§ Problem statement: In the material below, which lines hold the word "Vias"? Pick each one out.

——

===== src/rtl/soie_pkg.sv =====
// Types and constants of the operand shifter and immediate expander.
`default_nettype none

package soie_pkg;

    // Datapath width of the shifter.
    localparam int unsigned DATA_W = 32;
    // Width of the shift count field.
    localparam int unsigned AMT_W  = 8;
    // Width of the encoded modified immediate.
    localparam int unsigned IMM_W  = 12;

    // Request modes.
    typedef enum logic [1:0] {
        REQ_IMM_SHIFT = 2'd0,
        REQ_REG_SHIFT = 2'd1,
        REQ_MOD_IMM   = 2'd2
    } t_req_type;

    // Shift operations as encoded in the instruction.
    typedef enum logic [1:0] {
        SHK_LSL = 2'd0,
        SHK_LSR = 2'd1,
        SHK_ASR = 2'd2,
        SHK_ROR = 2'd3
    } t_shift_kind;

    // Byte replication patterns of an unrotated modified immediate.
    typedef enum logic [1:0] {
        REP_NONE  = 2'd0,
        REP_EVEN  = 2'd1,
        REP_ODD   = 2'd2,
        REP_ALL   = 2'd3
    } t_rep_pat;

    // Decoded shift control handed to the shifter core.
    typedef struct packed {
        t_shift_kind      kind;
        logic             rrx;
        logic [AMT_W-1:0] amount;
    } t_shift_ctrl;

    // Input word as held in the input register.
    typedef struct packed {
        logic [1:0]        req_type;
        logic [DATA_W-1:0] operand_value;
        logic [1:0]        shift_kind;
        logic [AMT_W-1:0]  shift_amount;
        logic [IMM_W-1:0]  imm_twelve;
        logic              cflag_in;
    } t_req;

    // Result word as held in the output register.
    typedef struct packed {
        logic [DATA_W-1:0] result_value;
        logic              cflag_out;
        logic              unpredictable;
    } t_rsp;

endpackage

`default_nettype wire


===== src/rtl/soie_if.sv =====
// Valid/ready channel interfaces for the request and result words.
`default_nettype none

// Request channel: one operand word per handshake.
interface soie_req_if;
    import soie_pkg::*;

    logic              valid;
    logic              ready;
    logic [1:0]        req_type;
    logic [DATA_W-1:0] operand_value;
    logic [1:0]        shift_kind;
    logic [AMT_W-1:0]  shift_amount;
    logic [IMM_W-1:0]  imm_twelve;
    logic              cflag_in;

    modport source (
        output valid, req_type, operand_value, shift_kind, shift_amount,
               imm_twelve, cflag_in,
        input  ready
    );

    modport sink (
        input  valid, req_type, operand_value, shift_kind, shift_amount,
               imm_twelve, cflag_in,
        output ready
    );
endinterface

// Result channel: one shifted or expanded word per handshake.
interface soie_rsp_if;
    import soie_pkg::*;

    logic              valid;
    logic              ready;
    logic [DATA_W-1:0] result_value;
    logic              cflag_out;
    logic              unpredictable;

    modport source (
        output valid, result_value, cflag_out, unpredictable,
        input  ready
    );

    modport sink (
        input  valid, result_value, cflag_out, unpredictable,
        output ready
    );
endinterface

`default_nettype wire


===== src/rtl/shift_operand_and_imm_expand.sv =====
// Top level of the operand shifter: input register, shift/expand logic, output register.
//
// Usage:
//   Request words enter on i_req (valid/ready). Each word carries a mode:
//   immediate-encoded shift, shift by an explicit count, or modified
//   immediate expansion. Every request word yields exactly one result word
//   on o_rsp (valid/ready) with the 32-bit value, the carry out and a flag
//   for a replicated immediate whose byte is zero.
//   A word accepted on i_req is registered in the input register, goes
//   through the shifter or expander, and is registered in the output
//   register that drives o_rsp. Throughput is one word per cycle while
//   the receiver takes every result word, set by the single pass through
//   the input register, the barrel shifter and the output register. When
//   the receiver stalls, the result word holds on o_rsp and one more
//   request word is still taken into the input register; i_req.ready drops
//   only when both registers are full. Reset (i_rst_n low at a rising edge)
//   empties both registers; no state survives between words.
`default_nettype none

module shift_operand_and_imm_expand (
    input  wire logic   i_clk,
    input  wire logic   i_rst_n,
    soie_req_if.sink    i_req,
    soie_rsp_if.source  o_rsp
);
    import soie_pkg::*;

    logic              r_in_valid;
    t_req              r_in;
    logic              r_out_valid;
    t_rsp              r_out;
    t_rsp              n_out;

    logic              in_ready;
    logic              out_ready;
    t_shift_ctrl       shift_ctrl;
    logic [4:0]        imm5;
    logic [DATA_W-1:0] shift_value;
    logic              shift_carry;
    logic [DATA_W-1:0] imm_value;
    logic              imm_carry;
    logic              imm_unpred;

    // Each stage moves on when the stage after it is empty or draining.
    assign out_ready   = !r_out_valid || o_rsp.ready;
    assign in_ready    = !r_in_valid || out_ready;
    assign i_req.ready = in_ready;

    // Stage valid flags.
    always_ff @(posedge i_clk) begin
        if (!i_rst_n) begin
            r_in_valid  <= 1'b0;
            r_out_valid <= 1'b0;
        end else begin
            if (in_ready) begin
                r_in_valid <= i_req.valid;
            end
            if (out_ready) begin
                r_out_valid <= r_in_valid;
            end
        end
    end

    // Input word register.
    always_ff @(posedge i_clk) begin
        if (i_req.valid && in_ready) begin
            r_in.req_type      <= i_req.req_type;
            r_in.operand_value <= i_req.operand_value;
            r_in.shift_kind    <= i_req.shift_kind;
            r_in.shift_amount  <= i_req.shift_amount;
            r_in.imm_twelve    <= i_req.imm_twelve;
            r_in.cflag_in      <= i_req.cflag_in;
        end
    end

    // Decode the shift: an immediate count of zero means 32 for LSR/ASR
    // and selects RRX for ROR.
    assign imm5 = r_in.shift_amount[4:0];

    always_comb begin
        shift_ctrl.kind   = t_shift_kind'(r_in.shift_kind);
        shift_ctrl.rrx    = 1'b0;
        shift_ctrl.amount = r_in.shift_amount;
        if (t_req_type'(r_in.req_type) == REQ_IMM_SHIFT) begin
            shift_ctrl.amount = {{(AMT_W-5){1'b0}}, imm5};
            if (imm5 == 5'd0) begin
                if (shift_ctrl.kind == SHK_LSR || shift_ctrl.kind == SHK_ASR) begin
                    shift_ctrl.amount = AMT_W'(DATA_W);
                end else if (shift_ctrl.kind == SHK_ROR) begin
                    shift_ctrl.rrx = 1'b1;
                end
            end
        end
    end

    soie_shift_core u_shift (
        .i_ctrl  (shift_ctrl),
        .i_value (r_in.operand_value),
        .i_carry (r_in.cflag_in),
        .o_value (shift_value),
        .o_carry (shift_carry)
    );

    soie_imm_expand u_imm (
        .i_imm           (r_in.imm_twelve),
        .i_carry         (r_in.cflag_in),
        .o_value         (imm_value),
        .o_carry         (imm_carry),
        .o_unpredictable (imm_unpred)
    );

    // Select the result by mode; the unused mode gives zero and keeps the carry.
    always_comb begin
        unique case (t_req_type'(r_in.req_type))
            REQ_IMM_SHIFT, REQ_REG_SHIFT: begin
                n_out.result_value  = shift_value;
                n_out.cflag_out     = shift_carry;
                n_out.unpredictable = 1'b0;
            end
            REQ_MOD_IMM: begin
                n_out.result_value  = imm_value;
                n_out.cflag_out     = imm_carry;
                n_out.unpredictable = imm_unpred;
            end
            default: begin
                n_out.result_value  = '0;
                n_out.cflag_out     = r_in.cflag_in;
                n_out.unpredictable = 1'b0;
            end
        endcase
    end

    // Output word register.
    always_ff @(posedge i_clk) begin
        if (r_in_valid && out_ready) begin
            r_out <= n_out;
        end
    end

    assign o_rsp.valid         = r_out_valid;
    assign o_rsp.result_value  = r_out.result_value;
    assign o_rsp.cflag_out     = r_out.cflag_out;
    assign o_rsp.unpredictable = r_out.unpredictable;

endmodule

`default_nettype wire


===== src/rtl/soie_shift_core.sv =====
// Barrel shifter with carry out for LSL, LSR, ASR, ROR and RRX.
`default_nettype none

module soie_shift_core (
    input  wire soie_pkg::t_shift_ctrl          i_ctrl,
    input  wire logic [soie_pkg::DATA_W-1:0]    i_value,
    input  wire logic                           i_carry,
    output logic      [soie_pkg::DATA_W-1:0]    o_value,
    output logic                                o_carry
);
    import soie_pkg::*;

    localparam int unsigned CLAMP_W = $clog2(DATA_W) + 1;

    logic [DATA_W:0]     lsl_ext;
    logic [DATA_W:0]     lsr_ext;
    logic [DATA_W:0]     asr_ext;
    logic [2*DATA_W-1:0] ror_ext;
    logic [CLAMP_W-1:0]  asr_amt;

    // The extra bit on each shifted word catches the last bit shifted out.
    assign lsl_ext = {1'b0, i_value} << i_ctrl.amount;
    assign lsr_ext = {i_value, 1'b0} >> i_ctrl.amount;
    // Arithmetic shifts saturate at the full width: all sign bits.
    assign asr_amt = (i_ctrl.amount >= AMT_W'(DATA_W)) ? CLAMP_W'(DATA_W)
                                                      : i_ctrl.amount[CLAMP_W-1:0];
    assign asr_ext = $unsigned($signed({i_value, 1'b0}) >>> asr_amt);
    // Rotation uses the count modulo the width.
    assign ror_ext = {i_value, i_value} >> i_ctrl.amount[CLAMP_W-2:0];

    // Select the operation; RRX and a zero count take precedence.
    always_comb begin
        o_value = i_value;
        o_carry = i_carry;
        if (i_ctrl.rrx) begin
            o_value = {i_carry, i_value[DATA_W-1:1]};
            o_carry = i_value[0];
        end else if (i_ctrl.amount != '0) begin
            unique case (i_ctrl.kind)
                SHK_LSL: begin
                    o_value = lsl_ext[DATA_W-1:0];
                    o_carry = lsl_ext[DATA_W];
                end
                SHK_LSR: begin
                    o_value = lsr_ext[DATA_W:1];
                    o_carry = lsr_ext[0];
                end
                SHK_ASR: begin
                    o_value = asr_ext[DATA_W:1];
                    o_carry = asr_ext[0];
                end
                SHK_ROR: begin
                    o_value = ror_ext[DATA_W-1:0];
                    o_carry = ror_ext[DATA_W-1];
                end
                default: begin
                    o_value = i_value;
                    o_carry = i_carry;
                end
            endcase
        end
    end

endmodule

`default_nettype wire


===== src/rtl/soie_imm_expand.sv =====
// Expansion of a 12-bit modified immediate into a 32-bit constant with carry.
`default_nettype none

module soie_imm_expand (
    input  wire logic [soie_pkg::IMM_W-1:0]  i_imm,
    input  wire logic                        i_carry,
    output logic      [soie_pkg::DATA_W-1:0] o_value,
    output logic                             o_carry,
    output logic                             o_unpredictable
);
    import soie_pkg::*;

    logic [7:0]          imm_byte;
    logic [DATA_W-1:0]   rot_base;
    logic [2*DATA_W-1:0] rot_ext;

    assign imm_byte = i_imm[7:0];
    // Rotated form: an 8-bit value with its top bit set, rotated right.
    assign rot_base = {24'd0, 1'b1, i_imm[6:0]};
    assign rot_ext  = {rot_base, rot_base} >> i_imm[11:7];

    // Replicated byte patterns keep the carry; rotated ones take bit 31.
    always_comb begin
        o_value         = rot_ext[DATA_W-1:0];
        o_carry         = rot_ext[DATA_W-1];
        o_unpredictable = 1'b0;
        if (i_imm[11:10] == 2'b00) begin
            o_carry = i_carry;
            unique case (t_rep_pat'(i_imm[9:8]))
                REP_NONE: o_value = {24'd0, imm_byte};
                REP_EVEN: o_value = {8'd0, imm_byte, 8'd0, imm_byte};
                REP_ODD:  o_value = {imm_byte, 8'd0, imm_byte, 8'd0};
                REP_ALL:  o_value = {imm_byte, imm_byte, imm_byte, imm_byte};
                default:  o_value = {24'd0, imm_byte};
            endcase
            o_unpredictable = (i_imm[9:8] != 2'b00) && (imm_byte == 8'd0);
        end
    end

endmodule

`default_nettype wire


===== src/flat_wrapper.sv =====
// flat-port wrapper written by rule: the top's interface ports become plain ports
module shift_operand_and_imm_expand_flat import soie_pkg::*;
  (i_clk, i_rst_n, i_req_valid, i_req_req_type, i_req_operand_value, i_req_shift_kind, i_req_shift_amount, i_req_imm_twelve, i_req_cflag_in, i_req_ready, o_rsp_valid, o_rsp_result_value, o_rsp_cflag_out, o_rsp_unpredictable, o_rsp_ready);
  soie_req_if i_req_i ();
  soie_rsp_if o_rsp_i ();
  input  wire logic i_clk;
  input  wire logic i_rst_n;
  input wire logic [$bits(i_req_i.valid)-1:0] i_req_valid;
  input wire logic [$bits(i_req_i.req_type)-1:0] i_req_req_type;
  input wire logic [$bits(i_req_i.operand_value)-1:0] i_req_operand_value;
  input wire logic [$bits(i_req_i.shift_kind)-1:0] i_req_shift_kind;
  input wire logic [$bits(i_req_i.shift_amount)-1:0] i_req_shift_amount;
  input wire logic [$bits(i_req_i.imm_twelve)-1:0] i_req_imm_twelve;
  input wire logic [$bits(i_req_i.cflag_in)-1:0] i_req_cflag_in;
  output wire logic [$bits(i_req_i.ready)-1:0] i_req_ready;
  output wire logic [$bits(o_rsp_i.valid)-1:0] o_rsp_valid;
  output wire logic [$bits(o_rsp_i.result_value)-1:0] o_rsp_result_value;
  output wire logic [$bits(o_rsp_i.cflag_out)-1:0] o_rsp_cflag_out;
  output wire logic [$bits(o_rsp_i.unpredictable)-1:0] o_rsp_unpredictable;
  input wire logic [$bits(o_rsp_i.ready)-1:0] o_rsp_ready;
  assign i_req_i.valid = i_req_valid;
  assign i_req_i.req_type = i_req_req_type;
  assign i_req_i.operand_value = i_req_operand_value;
  assign i_req_i.shift_kind = i_req_shift_kind;
  assign i_req_i.shift_amount = i_req_shift_amount;
  assign i_req_i.imm_twelve = i_req_imm_twelve;
  assign i_req_i.cflag_in = i_req_cflag_in;
  assign i_req_ready = i_req_i.ready;
  assign o_rsp_valid = o_rsp_i.valid;
  assign o_rsp_result_value = o_rsp_i.result_value;
  assign o_rsp_cflag_out = o_rsp_i.cflag_out;
  assign o_rsp_unpredictable = o_rsp_i.unpredictable;
  assign o_rsp_i.ready = o_rsp_ready;
  shift_operand_and_imm_expand u_core (.i_clk(i_clk), .i_rst_n(i_rst_n), .i_req(i_req_i), .o_rsp(o_rsp_i));
endmodule

===== config.mk =====
export PLATFORM = sky130hd
export DESIGN_NAME = shift_operand_and_imm_expand_flat
export DESIGN_NICKNAME = d
export VERILOG_FILES = /design/src/rtl/soie_pkg.sv /design/src/rtl/soie_if.sv /design/src/rtl/shift_operand_and_imm_expand.sv /design/src/rtl/soie_shift_core.sv /design/src/rtl/soie_imm_expand.sv /design/src/flat_wrapper.sv
export SDC_FILE = /design/constraint.sdc
export NUM_CORES = 1
export LEC_CHECK = 0
export BUFFER_PORTS_ARGS = -buffer_cell sky130_fd_sc_hd__buf_2
export CAP_MARGIN = 20
export CORE_UTILIZATION = 40
export CTS_BUF_LIST = sky130_fd_sc_hd__clkbuf_8
export DETAILED_ROUTE_END_ITERATION = 10
export SYNTH_ARGS = -nofsm -noshare
export SYNTH_HDL_FRONTEND = slang
export SYNTH_SLANG_ARGS = --single-unit

===== constraint.sdc =====
create_clock -name i_clk -period 4.4 [get_ports i_clk]
set_input_delay 0.22 -clock i_clk [delete_from_list [all_inputs] [get_ports i_clk]]
set_output_delay 0.22 -clock i_clk [all_outputs]
set_load 0.01 [all_outputs]

Word level (Yosys, flattened, before mapping):

Cells that the tools add are included.

* input port bits: 61
* register bits after elaboration: 93
* output and inout bits: 36
* logic and storage cells: 59

* reductions and logical operators: 17
* mux-type cells: 17
* shifts and indexed selects: 5
* equal/unequal tests: 8
* $lt $le $gt $ge: 1

Operator list (count)
* $pmux 32 s4: 2
* $mux 32: 3
* $pmux 34 s2: 1
* $shr 64x5->32: 1
* $shr 40x5->32: 1
* $shl 32x8->33: 1
* $shr 33x8->33: 1
* $sshr 33x6->33: 1
* $mux 9: 2
* $mux 6: 2
* $eq 2x2->1 const B: 5
* $ge 8x6->1 const B: 1
* $logic_not 2->1: 4
* $logic_not 8->1: 1
* $reduce_bool 8->1: 1
* $eq 2x1->1 const B: 3
* $mux 1: 6
* $logic_not 5->1: 1
* $pmux 1 s4: 1
* $logic_and 1x1->1: 3
* $logic_or 1x1->1: 3
* $logic_not 1->1: 2
* $reduce_bool 2->1: 1
* $reduce_or 2->1: 1

Logic depth before layout (Yosys ltp):

* word-level depth: 12
* gate-level depth with buffers: 12
* mapped depth without buffers: 9

Cells and area by module:

Synthesis repeated with hierarchy kept, for this count alone.

* cell total of the unflattened synthesis: 1421
* area total of the unflattened synthesis: 11931.4 um^2

By module, submodules not included
* soie_shift_core: cells an instance 1096, times used 1, area an instance 7648.6 um^2, seq. area each 0.0 um^2
* shift_operand_and_imm_expand: cells an instance 160, times used 1, area an instance 3293.2 um^2, seq. area each 2772.7 um^2
* soie_imm_expand: cells an instance 165, times used 1, area an instance 989.7 um^2, seq. area each 0.0 um^2

Worst setup path before layout:

OpenSTA, ideal clock, no wires.

* path kind: flip-flop to flip-flop
* from: register u_core.r_in, in the netlist u_core.imm5[1]
* to: register u_core.r_out, in the netlist u_core.o_rsp.result_value[25], data pin
* clock period less this slack: 2.594 ns
* path slack: 1.806 ns
* setup time: 0.265 ns
* data required time: 4.135 ns
* path buffers: 3
* arrival time: 2.329 ns
* stages on the path, launching flop included: 10
* path through: edfxtp_1 -> buf_6 -> buf_8 -> inv_2 -> buf_1 -> mux2_2 -> a221oi_1 -> o2bb2ai_1 -> a2111oi_0 -> o21ai_1

RTL lines
* start: declaration: RTL line shift_operand_and_imm_expand.sv:29 `t_req r_in;`
* end signal: assignment: RTL line shift_operand_and_imm_expand.sv:136 `r_out <= n_out;`
* end: declaration: RTL line shift_operand_and_imm_expand.sv:31 `t_rsp r_out;`

==> key figures <==
Synthesis
  • Post-Synth XOR/XNOR Area: 0%
  • Post-Syn Nets: 1590
  • Adder-Cell Fraction of Synth Area: 0.489%
  • Async S/R FF share, synth: 0%
  • Synth warn: 0
  • Post-synthesis simple-gate area fraction: 18.1%
  • #FFs+latches synth: 93
  • Mux share of post-synthesis cell area: 23.0%
  • Syn_area_per_cell: approximately 8.4 um2
  • Post-synthesis sequential area ratio: 21.7%
  • Cells after Synth: approximately 1500
  • Cell taking the most area after synthesis: edfxtp_1
  • Share of Yosys cell area claimed by the top area cell type: 21.4%
  • Largest family of logic cells by synthesized area: compound AO/OA/AOI/OAI gates
  • Post-synth EDFFs: 91
  • Synth Area in Compound Gates: 28.9%
  • Mapped Area: 12800 um2
  • Cell variety after synth: 96
  • Main synth FF type: edfxtp_1
  • Area contributors post-synth: edfxtp_1, mux4_2, mux2i_1

Die
  • Core footprint: approximately 32000 um2
  • Chip Width: 181 um
  • I/O pin cnt: a little under 100
  • Rows: between 60 and 70
  • Die Y: 181 um
  • Initial core utilization: 40.6%
  • Die ar.: between 30000 and 40000 um2

Worst setup path
  • Worst-path fanout max: 14
  • CP endpoint kind: register
  • Worst path depth: 8
  • R2R Setup Slk: 0.33 ns
  • CP Class: register to register
  • Crit path required time: 4.60 ns
  • Reg-to-reg startpoint: u_core.imm5[0]
  • Most used cell, CP: buf_4
  • Worst Reg-to-Reg Cells: 8
  • CP max stage delay: 0.81 ns
  • Slowest CP cell: or4_1
  • Startpoint types: register
  • Worst path cell trace: buf_4, nor4_4, buf_4, a211oi_2, nand2_1, or4_1, a311oi_1, o21ai_1
  • Worst reg2reg path endpoint: u_core.o_rsp.cflag_out
  • Worst Path Arrival: 4.28 ns
  • CP Buf/Inv Count: 2
  • CP top delay family: simple AND/OR/NAND/NOR gates
  • Critical path origin: u_core.imm5[0]
  • Crit path to: u_core.o_rsp.cflag_out

Layout
  • Most frequent cells in the layout: nand2_1, a21oi_1, nor2_1
  • Layout cell share with drive strength beyond 1: 22.0%
  • Layout fillers: 3074
  • Commonest non-fill, non-tap cell in the layout: nand2_1
  • Final instance area: 14500 um2
  • # diodes: 0
  • Synth-to-layout area growth: 13.3%
  • Fin nets: roughly 1700

Timing
  • Final hold slack: ~0.022 ns
  • Max-slew headroom: 20.6%
  • Part of the cycle the worst path needs: 92.6%
  • Max Slew Vio Count: 0
  • Slew @ Worst Pin: roughly 1.2 ns
  • Final setup vio count: 0
  • Endpoints failing hold: 0
  • Fin crit period: 4.07 ns
  • F_max: 245 MHz
  • Worst setup skew after layout: ~0.029 ns
  • RSZ-0062 raised after global routing: false
  • Final setup TNS: 0 ns

CTS
  • CTS tree: done
  • Clock-pin slew on the worst setup and hold paths: 0.12 ns
  • CTS buffer count: 9
  • Resized Gates After CTS: 0
  • Worst-skew pair later-pin latency: ~0.45 ns
  • Clock root cell: clkbuf_8
  • Clk sinks: 93
  • CTS max path bufs: 2
  • H-Tree Depth: 3

Run
  • Max-Cap Viols: 0

Detailed routing
  • Drt initial violations: 3020
  • Vias: 15100
  • WL/cell: 35.6 um
  • DRT Pass-1 Iters: 8
  • Vias/cell: 7.49
  • Final ANT Viol Nets: 0
  • # DRC: 0
  • Wirelength, routed: 71900 um

Placement
  • Final RePlAce weighted congestion: 1.09
  • Placed Instance Area: 13700 um2
  • HPWL after DPL: 52100 um
  • Count of input and output buffers: 96

Global routing
  • GR peak layer: met2
  • Met2 Use GR: 64.3%
  • Grt met3 use: approximately an eighth
  • First-pass GRT wire length: 102000 um
  • GRT Resource Usage Total: 43.4%
  • GR Util met1: 56.2%
  • Antenna violations before repair: 5
  • Pin count of the biggest net entering global routing: 75
  • Grt total ovfl: 0
  • Vias in the first global route: 14000

Pwr
  • Peak VDD IR: around 0.0002 V
  • Leakage: around 0.0053 uW
  • PwrDens: 228 nW/um2

Status
  • Status: completed

Min path
  • Min-delay worst type: input port to register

——

§ Answer section:
  • Vias: 15100
  • Vias/cell: 7.49
  • Vias in the first global route: 14000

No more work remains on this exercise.